◆ Extracted information:

=== Section Start ===

## config.mk

```make
export PLATFORM = sky130hd
export DESIGN_NAME = kronecker_symbol_prime_unit
export DESIGN_NICKNAME = d
export VERILOG_FILES = /design/src/sv/ksp_pkg.sv /design/src/sv/ksp_modmul.sv /design/src/sv/kronecker_symbol_prime_unit.sv
export SDC_FILE = /design/constraint.sdc
export NUM_CORES = 1
export LEC_CHECK = 0
export ABC_AREA = 1
export BUFFER_PORTS_ARGS = -buffer_cell sky130_fd_sc_hd__buf_2
export CORE_MARGIN = 5
export CORE_UTILIZATION = 40
export DETAILED_ROUTE_END_ITERATION = 16
export PLACE_DENSITY_LB_ADDON = 0.2
export SETUP_SLACK_MARGIN = 0.15
export SLEW_MARGIN = 20
export SYNTH_ARGS = -nofsm -noshare
export SYNTH_HDL_FRONTEND = slang
export SYNTH_SLANG_ARGS = --single-unit
```

## constraint.sdc

```tcl
create_clock -name clk -period 7.76 [get_ports clk]
set_input_delay 1.552 -clock clk [delete_from_list [all_inputs] [get_ports clk]]
set_output_delay 1.552 -clock clk [all_outputs]
set_load 0.05 [all_outputs]
```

=== Section End ===

◆ Aim of the task:
Your reply should contain only the number of lines in the entries above with the word "constraint".

◆ Exercise output:
2